● Task brief: Look through the entries below and extract exactly the lines from the one containing "GRT overflow: 0" through the one containing "Mean Syn Cell Area: 12.30 sq um", ends included.

★ ★ ★

==> config.mk <==
export PLATFORM = sky130hd
export DESIGN_NAME = serial_sub_ctrl
export DESIGN_NICKNAME = d
export VERILOG_FILES = /design/src/rtl/serial_sub_pkg.sv /design/src/rtl/serial_sub_ctrl_fs_cell.sv /design/src/rtl/serial_sub_ctrl.sv
export SDC_FILE = /design/constraint.sdc
export NUM_CORES = 1
export LEC_CHECK = 0
export ABC_AREA = 1
export CORE_ASPECT_RATIO = 0.8
export CORE_MARGIN = 1
export CORE_UTILIZATION = 45
export CTS_CLUSTER_SIZE = 28
export DETAILED_ROUTE_END_ITERATION = 7
export HOLD_SLACK_MARGIN = 0.02
export PLACE_DENSITY = 0.81
export SLEW_MARGIN = 10
export SYNTH_ARGS = -nofsm -noshare
export SYNTH_HDL_FRONTEND = slang
export SYNTH_HIERARCHICAL = 1
export SYNTH_SLANG_ARGS = --single-unit
==> constraint.sdc <==
create_clock -name clk -period 2.5 [get_ports clk]
set_clock_uncertainty 0.05 [all_clocks]
set_input_delay 0.25 -clock clk [delete_from_list [all_inputs] [get_ports clk]]
set_output_delay 0.25 -clock clk [all_outputs]
set_load 0.01 [all_outputs]
==> src/rtl/serial_sub_pkg.sv <==
// Shared types and constants for the bit-serial subtractor controller.
package serial_sub_pkg;

  // Operand width used when the instantiating design does not override it.
  localparam int DEFAULT_WIDTH = 8;

  // Controller states: waiting for a request, shifting bits, presenting the result.
  typedef enum logic [1:0] {
    IDLE = 2'd0,
    RUN  = 2'd1,
    FIN  = 2'd2
  } state_t;

endpackage
File: src/rtl/dac_spi_rx.sv
// rtl/dac_spi_rx.sv - loopback receiver for the dual-DAC SPI bus
// Rebuilds per-channel bytes and the 4-channel word, flags sticky protocol errors.
module dac_spi_rx (
  input  logic        i_clk,
  input  logic        i_rst,
  input  logic        i_ClkDac,
  input  logic [1:0]  i_CsDac,
  input  logic        i_dataDac,
  input  logic        i_err_clr,
  output logic [31:0] o_ch_data,
  output logic [3:0]  o_ch_valid,
  output logic [31:0] o_word,
  output logic        o_word_valid,
  output logic [3:0]  o_err,
  output logic        o_busy
);

  typedef enum logic [1:0] {IDLE, SHIFT, CHECK, COLLIDE} state_t;

  state_t      state, state_nx;
  logic [1:0]  sclk_sync;
  logic        sclk_q;
  logic [1:0]  cs_m, cs_s, cs_q;
  logic [1:0]  dat_sync;
  logic        pair_a;
  logic [15:0] sr;
  logic [4:0]  bit_cnt;
  logic [3:0]  mask;

  logic        sclk_rise;
  logic [1:0]  cs_fall, cs_rise;
  logic        act_rise, other_fall;
  logic        len_ok, ctrl_ok, fill_ok;
  logic [1:0]  ch;
  logic        start, shift_en, commit;
  logic [3:0]  err_set;

  // CS synchronizers reset to "asserted" so a CS already low at reset release
  // produces no falling edge and is ignored until it cycles high again.
  always_ff @(posedge i_clk or posedge i_rst) begin
    if (i_rst) begin
      sclk_sync <= 2'b00;
      sclk_q    <= 1'b0;
      cs_m      <= 2'b00;
      cs_s      <= 2'b00;
      cs_q      <= 2'b00;
      dat_sync  <= 2'b00;
    end else begin
      sclk_sync <= {sclk_sync[0], i_ClkDac};
      sclk_q    <= sclk_sync[1];
      cs_m      <= i_CsDac;
      cs_s      <= cs_m;
      cs_q      <= cs_s;
      dat_sync  <= {dat_sync[0], i_dataDac};
    end
  end

  assign sclk_rise  = sclk_sync[1] & ~sclk_q;
  assign cs_fall    = ~cs_s & cs_q;
  assign cs_rise    = cs_s & ~cs_q;
  assign act_rise   = pair_a ? cs_rise[1] : cs_rise[0];
  assign other_fall = pair_a ? cs_fall[0] : cs_fall[1];

  assign len_ok  = (bit_cnt == 5'd16);
  assign ctrl_ok = (sr[15:12] == 4'b0111) || (sr[15:12] == 4'b1111);
  assign fill_ok = (sr[3:0] == 4'b0011);
  assign ch      = {~pair_a, sr[15]};

  always_ff @(posedge i_clk or posedge i_rst) begin
    if (i_rst) state <= IDLE;
    else       state <= state_nx;
  end

  always_comb begin
    state_nx = state;
    start    = 1'b0;
    shift_en = 1'b0;
    commit   = 1'b0;
    err_set  = 4'b0000;
    case (state)
      IDLE: begin
        if (cs_fall == 2'b01 || cs_fall == 2'b10) begin
          start    = 1'b1;
          state_nx = SHIFT;
        end
      end
      SHIFT: begin
        shift_en = sclk_rise;
        if (other_fall) begin
          err_set[1] = 1'b1;
          state_nx   = COLLIDE;
        end else if (act_rise) begin
          state_nx = CHECK;
        end
      end
      CHECK: begin
        // Nibble checks are meaningless on a misaligned frame, so only length is reported then.
        if (!len_ok) begin
          err_set[0] = 1'b1;
        end else begin
          err_set[2] = ~ctrl_ok;
          err_set[3] = ~fill_ok;
        end
        commit   = len_ok & ctrl_ok & fill_ok;
        state_nx = IDLE;
      end
      COLLIDE: begin
        if (cs_s == 2'b11) state_nx = IDLE;
      end
      default: state_nx = IDLE;
    endcase
  end

  always_ff @(posedge i_clk or posedge i_rst) begin
    if (i_rst) begin
      pair_a       <= 1'b0;
      sr           <= 16'h0000;
      bit_cnt      <= 5'd0;
      mask         <= 4'b0000;
      o_ch_data    <= 32'h0;
      o_ch_valid   <= 4'b0000;
      o_word       <= 32'h0;
      o_word_valid <= 1'b0;
      o_err        <= 4'b0000;
    end else begin
      o_ch_valid   <= 4'b0000;
      o_word_valid <= 1'b0;
      o_err        <= (i_err_clr ? 4'b0000 : o_err) | err_set;
      if (start) begin
        pair_a  <= cs_fall[1];
        sr      <= 16'h0000;
        bit_cnt <= 5'd0;
      end else if (shift_en) begin
        sr <= {sr[14:0], dat_sync[1]};
        if (bit_cnt != 5'd31) bit_cnt <= bit_cnt + 5'd1;
      end
      if (commit) begin
        o_ch_data[{ch, 3'b000} +: 8] <= sr[11:4];
        o_ch_valid[ch]               <= 1'b1;
        // ch3 closes a set: publish the word only if ch0..ch2 arrived since the last close.
        if (ch == 2'd3) begin
          mask <= 4'b0000;
          if (mask[2:0] == 3'b111) begin
            o_word       <= {sr[11:4], o_ch_data[23:0]};
            o_word_valid <= 1'b1;
          end
        end else begin
          mask[ch] <= 1'b1;
        end
      end
    end
  end

  assign o_busy = (state == SHIFT);

endmodule

File: config.mk
export PLATFORM = sky130hd
export DESIGN_NAME = dac_spi_rx
export DESIGN_NICKNAME = d
export VERILOG_FILES = /design/src/rtl/dac_spi_rx.sv
export SDC_FILE = /design/constraint.sdc
export NUM_CORES = 1
export LEC_CHECK = 0
export BUFFER_PORTS_ARGS = -buffer_cell sky130_fd_sc_hd__buf_2
export CAP_MARGIN = 20
export CORE_UTILIZATION = 50
export DETAILED_ROUTE_END_ITERATION = 7
export HOLD_SLACK_MARGIN = 0.12
export PLACE_DENSITY = 0.73
export SYNTH_ARGS = -nofsm -noshare
export SYNTH_HDL_FRONTEND = slang
export SYNTH_SLANG_ARGS = --single-unit
File: constraint.sdc
create_clock -name i_clk -period 5.4 [get_ports i_clk]
set_input_delay 1.08 -clock i_clk [delete_from_list [all_inputs] [get_ports i_clk]]
set_output_delay 1.08 -clock i_clk [all_outputs]
set_load 0.01 [all_outputs]
==> reports/qor.txt, run 1 <==
status: complete, but fails checks
failing checks: DRC
detailed placer's ending HPWL: 6208 microns
Async SR Flop Fraction: 100.0%
WHS Endpoint: dat_sync[1]
GRT overflow: 0
CP endpoint kind: flip-flop
commonest cells after routing, fill and taps aside: dfrtp_1, buf_2, nand2_1
clk buf depth: 2
Reg2Reg Depth: 6
fin cells: 561
Seq cells post-synth: 111
VDD IR-drop max: 0.0001555 V
Synth Cell Area: 4599 sq um
ys flop type: dfrtp_1
endpoints failing setup: 0
Yosys cell types: 40
Mean Syn Cell Area: 12.30 sq um
sequential share of the synthesized area: 60.39%
Slew Viols, Final: 0
CTS tree: yes
fin util: 59.95%
drt via density: 5.556
fillers: 703
CTS root buffer: clkbuf_8
Gate Count Post-Synth: 374
Worst setup SP type: flip-flop
CP Max Fanout: 32
Setup WS post-layout: 2.826 ns
pre-CTS setup slack: 2.834 ns
max_cap viols: 0
floorplan core area: 8806 sq um
cts hold-fix bufs: 0
Yosys Warn Count: 0
Hold/Removal Path Class: reg2reg
reg2reg end: o_word[9]
Setup TNS Final: 0 ns
H-tree depth: 3
vias in the first global route: 2974
DP Cell Count: 544
CP Class: reg2reg
Req. time, crit path: 5.66 ns
Reg area: 2778 sq um
residual DRC count: 7
multi-input logic area: 1643 sq um
Clock Latency Late Sink: 0.38 ns
CTS Buf Count: 9
Final Hold Viols: 0
P&R area growth vs syn: 14.77%
arrival time worst endpoint: 2.84 ns
num rows: 34
overall routed net length: 9129 microns
Leak: 2.845 nW
commonest non-fill, non-tap cell in the layout: dfrtp_1
drt initial violations: 137
wire per inst: 16.27 microns
Diodes inserted: 0
die area: 9586 sq um
Worst Skew: 0.008825 ns
EDFF count, synth: 0
# Post-CTS Setup Buffers: 0
Starting Density: 52.23%
DIE WIDTH: 97.91 microns
# IOs: 81
HP Start: dat_sync[0]
RR Startpoint: pair_a
# clock sinks: 111
Die Span Y: 97.91 microns
1st-pass router iterations: 8
Mapped Nets: 389
post-route minimum period: 2.574 ns
flop2flop setup slack: 2.83 ns
overall power: 1.678 mW
fmax: 0.3885 GHz
Max-Slew Margin vs Limit: 38.05%
RSZ-0062 raised after global routing: false
port bufs: 80
initial antenna violation count: 0
post-CTS sizing: 0
P per Cell Area: 317.9 nW/um^2
Final Wtd Congestion: 0.8197
pin count of the biggest net entering global routing: 79
final net count: 463
share of cells above drive strength 1: 36.42%
hold path depth: 0
GRT Util Overall: 20.30%
Antenna Violating Nets Remaining: 0
Worst Tran Pin Value: 0.9293 ns
period utilization: 47.66%
via count: 3117
first-pass GRT wire length: 15080 microns
Clock transition at path regs: 0.10 ns
==> area by class of cell <==
type                       instances  area share (%)
sequential                       111           52.62
multi-input combinational        230           31.12
timing repair buffer              83           8.391
clock buffer                      10           2.607
tap                              108           2.560
clock inverter                     6           1.730
inverter                          13          0.9718
==> cells in the mapped netlist, types with 4 or more instances <==
library cell | number | share of area (%)
a21bo_2 | 23 | 5.0
ha_1 | 8 | 2.2
nand2_1 | 54 | 4.4
mux2_2 | 32 | 7.8
nand3_1 | 11 | 1.2
inv_1 | 13 | 1.1
xnor2_1 | 4 | 0.76
clkbuf_1 | 4 | 0.33
a21oi_1 | 21 | 2.3
dfrtp_1 | 111 | 60
nor3_1 | 4 | 0.44
nand4_1 | 25 | 3.4
nor2_1 | 7 | 0.57
nor2b_1 | 4 | 0.54
buf_2 | 7 | 0.76
buf_6 | 5 | 1.2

★ ★ ★

● Answer space:
GRT overflow: 0
CP endpoint kind: flip-flop
commonest cells after routing, fill and taps aside: dfrtp_1, buf_2, nand2_1
clk buf depth: 2
Reg2Reg Depth: 6
fin cells: 561
Seq cells post-synth: 111
VDD IR-drop max: 0.0001555 V
Synth Cell Area: 4599 sq um
ys flop type: dfrtp_1
endpoints failing setup: 0
Yosys cell types: 40
Mean Syn Cell Area: 12.30 sq um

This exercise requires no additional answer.